0

I have a Redshift cluster with 3 nodes. Every now and then, with users running queries against it, we end in this unpleasant situation where some queries run for way longer than expected (even simple ones, exceeding 15 minutes), and the cluster storage starts increasing to the point that if you don't terminate the long-standing queries it gets to 100% storage occupied.

I wonder why this may happen.
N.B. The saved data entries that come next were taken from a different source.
--- src/rtl/sat_pack_pkg.sv ---
// Package: shared operation codes for the saturating narrowing unit.
// Assumes a 2-bit select; code 2'b11 is reserved and never produces a result.
package sat_pack_pkg;

    typedef enum logic [1:0] {
        PK_SDW = 2'b00,
        PK_SWB = 2'b01,
        PK_UWB = 2'b10,
        PK_RSV = 2'b11
    } pack_op_e;

    // True for the three codes that produce a result.
    function automatic logic op_is_legal(input logic [1:0] op);
        return op != PK_RSV;
    endfunction

endpackage

--- src/rtl/sat_lane_clamp.sv ---
// Module: clamps one two's-complement lane of IN_W bits into OUT_W bits.
// In signed mode the output range is [-2^(OUT_W-1), 2^(OUT_W-1)-1].
// In unsigned mode the output range is [0, 2^OUT_W-1].
// Assumes IN_W > OUT_W; the input is always read as signed.
module sat_lane_clamp #(
    parameter int IN_W  = 16,
    parameter int OUT_W = 8
) (
    input  logic [IN_W-1:0]  lane_in,
    input  logic             to_unsigned,
    output logic [OUT_W-1:0] lane_out
);

    localparam int EXT_W = IN_W - OUT_W;

    localparam logic signed [IN_W-1:0] SMAX = {{(EXT_W+1){1'b0}}, {(OUT_W-1){1'b1}}};
    localparam logic signed [IN_W-1:0] SMIN = {{(EXT_W+1){1'b1}}, {(OUT_W-1){1'b0}}};
    localparam logic signed [IN_W-1:0] UMAX = {{EXT_W{1'b0}}, {OUT_W{1'b1}}};

    logic signed [IN_W-1:0] val;
    assign val = lane_in;

    // Select between the clamp limits and the low bits of the lane.
    always_comb begin
        if (to_unsigned) begin
            if (val < 0)
                lane_out = '0;
            else if (val > UMAX)
                lane_out = '1;
            else
                lane_out = lane_in[OUT_W-1:0];
        end else begin
            if (val > SMAX)
                lane_out = {1'b0, {(OUT_W-1){1'b1}}};
            else if (val < SMIN)
                lane_out = {1'b1, {(OUT_W-1){1'b0}}};
            else
                lane_out = lane_in[OUT_W-1:0];
        end
    end

endmodule

--- src/rtl/sat_pack_stage.sv ---
// Module: narrows every IN_W lane of two DATA_W operands into one DATA_W result.
// Destination lanes fill the low half and source lanes the high half, each in order.
// Assumes DATA_W is a multiple of IN_W and that IN_W = 2*OUT_W.
module sat_pack_stage #(
    parameter int DATA_W = 64,
    parameter int IN_W   = 16,
    parameter int OUT_W  = 8
) (
    input  logic [DATA_W-1:0] dst_opnd,
    input  logic [DATA_W-1:0] src_opnd,
    input  logic              to_unsigned,
    output logic [DATA_W-1:0] packed_out
);

    localparam int LANES_PER_OP = DATA_W / IN_W;
    localparam int LANES_TOTAL  = 2 * LANES_PER_OP;

    logic [2*DATA_W-1:0] joined;
    assign joined = {src_opnd, dst_opnd};

    // One clamp per output lane; lane k reads input lane k of the joined pair.
    for (genvar k = 0; k < LANES_TOTAL; k++) begin : g_lane
        sat_lane_clamp #(
            .IN_W (IN_W),
            .OUT_W(OUT_W)
        ) u_clamp (
            .lane_in    (joined[k*IN_W +: IN_W]),
            .to_unsigned(to_unsigned),
            .lane_out   (packed_out[k*OUT_W +: OUT_W])
        );
    end

endmodule

--- src/rtl/sat_pack_unit.sv ---
// Module: top of the saturating narrowing unit.
// Builds both narrowing stages in parallel, selects one by op_sel and registers the result.
// Assumes a synchronous active-low reset.
// Assumes the inputs are stable around each rising edge at which in_valid is high.
module sat_pack_unit #(
    parameter int DATA_W = 64,
    parameter int WIDE_W = 32,
    parameter int MID_W  = 16,
    parameter int BYTE_W = 8
) (
    input  logic              clk,
    input  logic              rst_n,
    input  logic              in_valid,
    input  logic [1:0]        op_sel,
    input  logic [DATA_W-1:0] dst_opnd,
    input  logic [DATA_W-1:0] src_opnd,
    output logic              out_valid,
    output logic [DATA_W-1:0] out_result
);
    import sat_pack_pkg::*;

    logic [DATA_W-1:0] dw_packed;
    logic [DATA_W-1:0] wb_packed;
    logic [DATA_W-1:0] sel_packed;
    logic              wb_unsigned;
    logic              accept;

    assign wb_unsigned = (op_sel == PK_UWB);
    assign accept      = in_valid && op_is_legal(op_sel);

    sat_pack_stage #(
        .DATA_W(DATA_W),
        .IN_W  (WIDE_W),
        .OUT_W (MID_W)
    ) u_dw (
        .dst_opnd   (dst_opnd),
        .src_opnd   (src_opnd),
        .to_unsigned(1'b0),
        .packed_out (dw_packed)
    );

    sat_pack_stage #(
        .DATA_W(DATA_W),
        .IN_W  (MID_W),
        .OUT_W (BYTE_W)
    ) u_wb (
        .dst_opnd   (dst_opnd),
        .src_opnd   (src_opnd),
        .to_unsigned(wb_unsigned),
        .packed_out (wb_packed)
    );

    // Pick the stage output that matches the requested mode.
    always_comb begin
        sel_packed = (op_sel == PK_SDW) ? dw_packed : wb_packed;
    end

    // Capture an accepted result; otherwise hold it and drop the valid flag.
    always_ff @(posedge clk) begin
        if (!rst_n) begin
            out_valid  <= 1'b0;
            out_result <= '0;
        end else begin
            out_valid <= accept;
            if (accept)
                out_result <= sel_packed;
        end
    end

endmodule

--- config.mk ---
export PLATFORM = sky130hd
export DESIGN_NAME = sat_pack_unit
export DESIGN_NICKNAME = d
export VERILOG_FILES = /design/src/rtl/sat_pack_pkg.sv /design/src/rtl/sat_lane_clamp.sv /design/src/rtl/sat_pack_stage.sv /design/src/rtl/sat_pack_unit.sv
export SDC_FILE = /design/constraint.sdc
export NUM_CORES = 1
export LEC_CHECK = 0
export BUFFER_PORTS_ARGS = -buffer_cell sky130_fd_sc_hd__buf_4
export CAP_MARGIN = 20
export CORE_MARGIN = 2
export CORE_UTILIZATION = 49
export DETAILED_ROUTE_END_ITERATION = 8
export PLACE_DENSITY = 0.87
export SETUP_SLACK_MARGIN = 0.1
export SYNTH_ARGS = -nofsm -noshare
export SYNTH_HDL_FRONTEND = slang
export SYNTH_SLANG_ARGS = --single-unit
--- constraint.sdc ---
create_clock -name clk -period 5 [get_ports clk]
set_input_delay 0.75 -clock clk [delete_from_list [all_inputs] [get_ports clk]]
set_output_delay 0.75 -clock clk [all_outputs]
set_load 0.005 [all_outputs]
==> PnR_summary.wiki <==
{| class="wikitable"
! Metric !! Value
|-
| Result of the run || finished, final reports clean
|-
| Final period utilization || 49.9%
|-
| Largest family of logic cells by synthesized area || compound AO/OA/AOI/OAI gates
|-
| Last weighted congestion value of the routability-driven placer || 0.933
|-
| EDFF count, synth || 0
|-
| CP endpoint kind || flop
|-
| Total global routing track utilization || 32.1%
|-
| Hold-fix buffers, CTS || 0
|-
| Syn nets || 610
|-
| Initial drt markers || 259
|-
| Skew-Pair Late Insertion Delay || 340 ps
|-
| Multi-input gate area in the final layout || 0.00230 sq mm
|-
| Number of hold violations in the final report || 0
|-
| Switching share of power || 29.4%
|-
| Synth Area in XOR/XNOR || 0%
|-
| Int Pwr || 980 uW
|-
| Layout cell share with drive strength beyond 1 || 34.5%
|-
| Routed metal-1 wire length || 5550 microns
|-
| Main flop type after synthesis || dfxtp_1
|-
| Total clock sinks || 65
|-
| MaxCap Viol Count || 0
|-
| Async set-or-reset flop fraction in the synthesized netlist || 0%
|-
| DR vias || 4773
|-
| Worst-path clk slew || 70 ps
|-
| Diodes inserted || 0
|-
| Die boundary width || 91.6 microns
|-
| Number of nets at the end of the flow || 794
|-
| Maximum buffer depth of the clock tree || 2
|-
| Layout Utilization || 74.2%
|-
| P per Cell Area || 255 mW/mm^2
|-
| Max transition margin || 23.9%
|-
| Fillers || 586
|-
| Count of TritonRoute iterations in the first routing pass || 5
|-
| Largest fanout on the critical path || 45
|-
| PostCTS Resize Cnt || 0
|-
| Mean routed wirelength per cell || 18.3 microns
|-
| Post-layout power || 1390 uW
|-
| Met3 WL post-DR || 1500 microns
|-
| Portion of total power attributed to the clock network || 32.4%
|-
| Via count of the first global-routing pass || 4498
|-
| Synthesized flop and latch total || 65
|-
| Storage cell area || 0.00130 sq mm
|-
| Length of routed met2 wiring || 6620 microns
|-
| Initial core utilization || 51.3%
|-
| Post-synthesis average cell area || 7.88 sq um
|-
| Count of unique library cells instantiated by Yosys || 55
|-
| Worst hold path type || reg -> reg
|-
| Count of buffers inserted at the top-level ports || 197
|-
| Post-layout min period || 2500 ps
|-
| Placement-stage worst setup slack || 2190 ps
|-
| Number of failing setup endpoints in the final timing report || 0
|-
| Post-route standard cell area excluding fillers || 0.00544 sq mm
|-
| Kind of critical path || in -> reg
|-
| First-pass GRT wire length || 22100 microns
|-
| Post-DR vias/cell || 6.24
|-
| Count of pins on the block boundary || 198
|-
| Final max-slew violation count || 0
|-
| Endpoint required time on the critical path || 5220 ps
|-
| RSZ-0062 raised after global routing || false
|-
| Maximum number of pins on one net before global-route repair || 56
|-
| Clock tree from TritonCTS || yes
|-
| Worst vdd rail ir drop || 0.166 mV
|-
| Post-CTS setup buffers || 0
|-
| Placeable core region || 0.00733 sq mm
|-
| Half-perimeter wire length after placement || 10400 microns
|-
| Final Routed Wirelength || 14000 microns
|-
| Seq/Total Area, Yosys || 34.6%
|-
| Final antenna-violating net count || 0
|-
| Standard cell area after detailed placement || 0.00525 sq mm
|-
| Setup TNS || 0 ps
|-
| Data arrival time of the worst path || 2720 ps
|-
| Adder-cell share of the synthesized area || 0%
|-
| Number of antenna violations at the first check in global routing || 0
|-
| Synthesized-area fraction occupied by ao, oa, aoi and oai cells || 38.0%
|-
| Comb pwr share || 25.4%
|-
| Total gr overflow || 0
|-
| Number of warnings printed during yosys synthesis || 0
|-
| Syn Inst Count || 477
|-
| DRC Markers || 0
|-
| Startpoint type of the worst setup path || input pin
|-
| Die Outline Area || 0.00839 sq mm
|-
| PnR worst setup slack || 2500 ps
|-
| Switching Power || 408 uW
|-
| Portion of total power attributed to sequential cells || 42.2%
|-
| Leakage component of the power || 0.00229 uW
|-
| Die extent in y || 91.6 microns
|-
| Clock buffers created by TritonCTS || 9
|-
| Slew of the pin with the lowest slew margin || 1130 ps
|-
| Highest routing layer actually used || met4
|-
| Site row count || 31
|-
| Post-route clock skew || 0 ps
|-
| Maximum clock frequency || 0.400 GHz
|-
| Simple-gate portion of the synthesized area || 22.3%
|-
| Cell Area, Synth || 0.00376 sq mm
|-
| Syn-to-layout area delta || 44.7%
|-
| Clk root buf || clkbuf_8
|-
| Mux cell area share after synthesis || 0.532%
|-
| H-Tree Level Count || 3
|}
[power by group through the flow]
stage	sequential (uW)	combinational (uW)	clock, uW
CTS	585	350	445
finish	586	353	450
global route	590	383	469
floorplan	595	139	0
detailed placement	596	348	0
global placement	596	341	0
My experience is varied, sometimes it's been a single query doing this and sometimes it's been different concurrent queries been run at the same time.

mar tin
  • 9,266
  • 23
  • 72
  • 97
  • 1
    are you running etl at the same time? dms? – Jon Scott Mar 08 '18 at 11:53
  • Yes, I have some ETL jobs that run continuously on it – mar tin Mar 08 '18 at 12:08
  • i have had a similar issue when there has been contention between etl and query jobs – Jon Scott Mar 08 '18 at 17:10
  • 1
    It might be a lot of updates that are not being committed until the very end. Doing smaller, committed batches might reduce the temporary storage requirements. You can also [find size of database, schema, table in redshift](https://stackoverflow.com/q/21767780/174777) to find out where the space is going. – John Rotenstein Mar 08 '18 at 22:42
  • @JohnRotenstein You mean the ETL updates? In which case the presence of user queries would just be too much on top of those? – mar tin Mar 08 '18 at 22:44
  • 1
    Your jobs would certainly compete against each other. This can be minimised by the use of [Query Queues](https://docs.aws.amazon.com/redshift/latest/dg/cm-c-defining-query-queues.html) that can provided guaranteed resources for different classes of queries (eg ETL vs ad-hoc queries). However, your exhaustion of disk space is more worrying and should be investigated first by figuring out what activities are consuming the disk space. – John Rotenstein Mar 08 '18 at 22:52

2 Answers2

4

One specific scenario where we saw this happen related to LISTAGG. The type of LISTAGG is varchar(65535), and while Redshift optimizes away the implicit trailing blanks when stored to disk, the full width is required in memory during processing.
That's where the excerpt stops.